Solve the quadratic by factoring.
3, x, squared, minus, 8, x, minus, 1, equals, minus, 6, x, plus, 4
3x
2
−8x−1=−6x+4
To begin, let's write the equation in standard quadratic form:
3x^2 - 8x - 1 = -6x + 4
Now, let's move all terms to one side to set the equation equal to zero:
3x^2 - 8x + 6x - 5 = 0
Combine like terms:
3x^2 - 2x - 5 = 0
We can now look for factors of -5 that add to -2. The factors are -5 and 1.
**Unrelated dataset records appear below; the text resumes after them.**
$ cat config.mk
export PLATFORM = sky130hd
export DESIGN_NAME = interval_period_estimator_core
export DESIGN_NICKNAME = d
export VERILOG_FILES = /design/src/rtl/core/ipe_pkg.sv /design/src/rtl/core/ipe_front.sv /design/src/rtl/core/ipe_queue.sv /design/src/rtl/core/ipe_back.sv /design/src/rtl/core/interval_period_estimator_core.sv
export VERILOG_INCLUDE_DIRS = /design/src /design/src/rtl/core
export SDC_FILE = /design/constraint.sdc
export NUM_CORES = 2
export LEC_CHECK = 0
export BUFFER_PORTS_ARGS = -buffer_cell sky130_fd_sc_hd__clkbuf_2
export CORE_ASPECT_RATIO = 1.5
export CORE_MARGIN = 3
export CORE_UTILIZATION = 40
export DETAILED_ROUTE_END_ITERATION = 12
export PLACE_DENSITY = 0.6
export SYNTH_ARGS = -nofsm -noshare
export SYNTH_HDL_FRONTEND = slang
export SYNTH_SLANG_ARGS = --single-unit
$ cat constraint.sdc
create_clock -name clk -period 11.08 [get_ports clk]
set_input_delay 0 -clock clk [delete_from_list [all_inputs] [get_ports clk]]
set_output_delay 0 -clock clk [all_outputs]
set_load 0.03 [all_outputs]
<file path="src/rtl/tcw_pkg.sv">
// Shared types and constants of the text console writer.
package tcw_pkg;

  // Operation codes carried with each input transaction.
  localparam logic [1:0] OP_PUT   = 2'd0;
  localparam logic [1:0] OP_CLEAR = 2'd1;
  localparam logic [1:0] OP_READ  = 2'd2;

  // Character codes with a special meaning.
  localparam logic [7:0] CHAR_NUL       = 8'h00;
  localparam logic [7:0] CHAR_NEWLINE   = 8'h0a;
  localparam logic [7:0] CHAR_BACKSPACE = 8'h08;
  localparam logic [7:0] CHAR_BLANK     = 8'h20;

  // Register indexes on the configuration port.
  localparam logic REG_TEXT_ATTR  = 1'b0;
  localparam logic REG_CLEAR_ATTR = 1'b1;

  // Reset values.
  localparam logic [7:0] TEXT_ATTR_RST   = 8'h0f;
  localparam logic [7:0] CLEAR_ATTR_RST  = 8'h02;
  localparam logic [7:0] SCREEN_ATTR_RST = 8'h02;

  // Configuration registers handed to the core.
  typedef struct packed {
    logic [7:0] text_attr;
    logic [7:0] clear_attr;
  } cfg_t;

  // One result transaction.
  typedef struct packed {
    logic        did_scroll;
    logic [10:0] cursor_pos;
    logic [7:0]  cell_attr;
    logic [7:0]  cell_char;
  } result_t;

endpackage

</file>
<file path="src/rtl/tcw_cfg.sv">
// Configuration register file behind the APB-style port.
module tcw_cfg (
  input  logic              clk,
  input  logic              rst,
  input  logic              psel,
  input  logic              penable,
  input  logic              pwrite,
  input  logic [2:0]        paddr,
  input  logic [31:0]       pwdata,
  output logic [31:0]       prdata,
  output logic              pready,
  output tcw_pkg::cfg_t     cfg
);
  import tcw_pkg::*;

  logic wr_en;

  // A write completes in the access phase; the port never waits.
  assign pready = 1'b1;
  assign wr_en  = psel && penable && pwrite && pready;

  // Register writes, decoded on the word address bit.
  always_ff @(posedge clk) begin
    if (rst) begin
      cfg.text_attr  <= TEXT_ATTR_RST;
      cfg.clear_attr <= CLEAR_ATTR_RST;
    end else if (wr_en) begin
      unique case (paddr[2])
        REG_TEXT_ATTR:  cfg.text_attr  <= pwdata[7:0];
        REG_CLEAR_ATTR: cfg.clear_attr <= pwdata[7:0];
        default: ;
      endcase
    end
  end

  // Read-back of the addressed register.
  always_comb begin
    unique case (paddr[2])
      REG_TEXT_ATTR:  prdata = {24'd0, cfg.text_attr};
      REG_CLEAR_ATTR: prdata = {24'd0, cfg.clear_attr};
      default:        prdata = 32'd0;
    endcase
  end

endmodule

</file>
Split the middle term using these factors:
3x^2 - 5x + 3x - 5 = 0
Rearrange the terms:
(3x^2 - 5x) + (3x - 5) = 0
Factor out the greatest common factor from each group:
x(3x - 5) + (3x - 5) = 0
Now, we can see that both terms have a common factor (3x - 5). Combine like terms:
(3x - 5)(x + 1) = 0
To find the solutions, set each factor equal to zero:
3x - 5 = 0 --> x = 5/3
x + 1 = 0 --> x = -1
Therefore, the solutions to the quadratic equation are x = 5/3 and x = -1.
To solve the quadratic equation 3x^2 - 8x - 1 = -6x + 4 by factoring, we can follow these steps:
Step 1: Rewrite the equation in standard form:
3x^2 - 8x - 1 + 6x - 4 = 0
3x^2 - 2x - 5 = 0
Step 2: Factor the quadratic expression:
To factor the quadratic expression, we need to find two numbers that multiply to -15 (the coefficient of x^2 multiplied by the constant term) and add up to -2 (the coefficient of x).
Let's try to find those numbers by listing the factors of -15:
-15 and 1
-5 and 3
-3 and 5
-1 and 15
None of these pairs of numbers adds up to -2, so this quadratic cannot be factored using integer values.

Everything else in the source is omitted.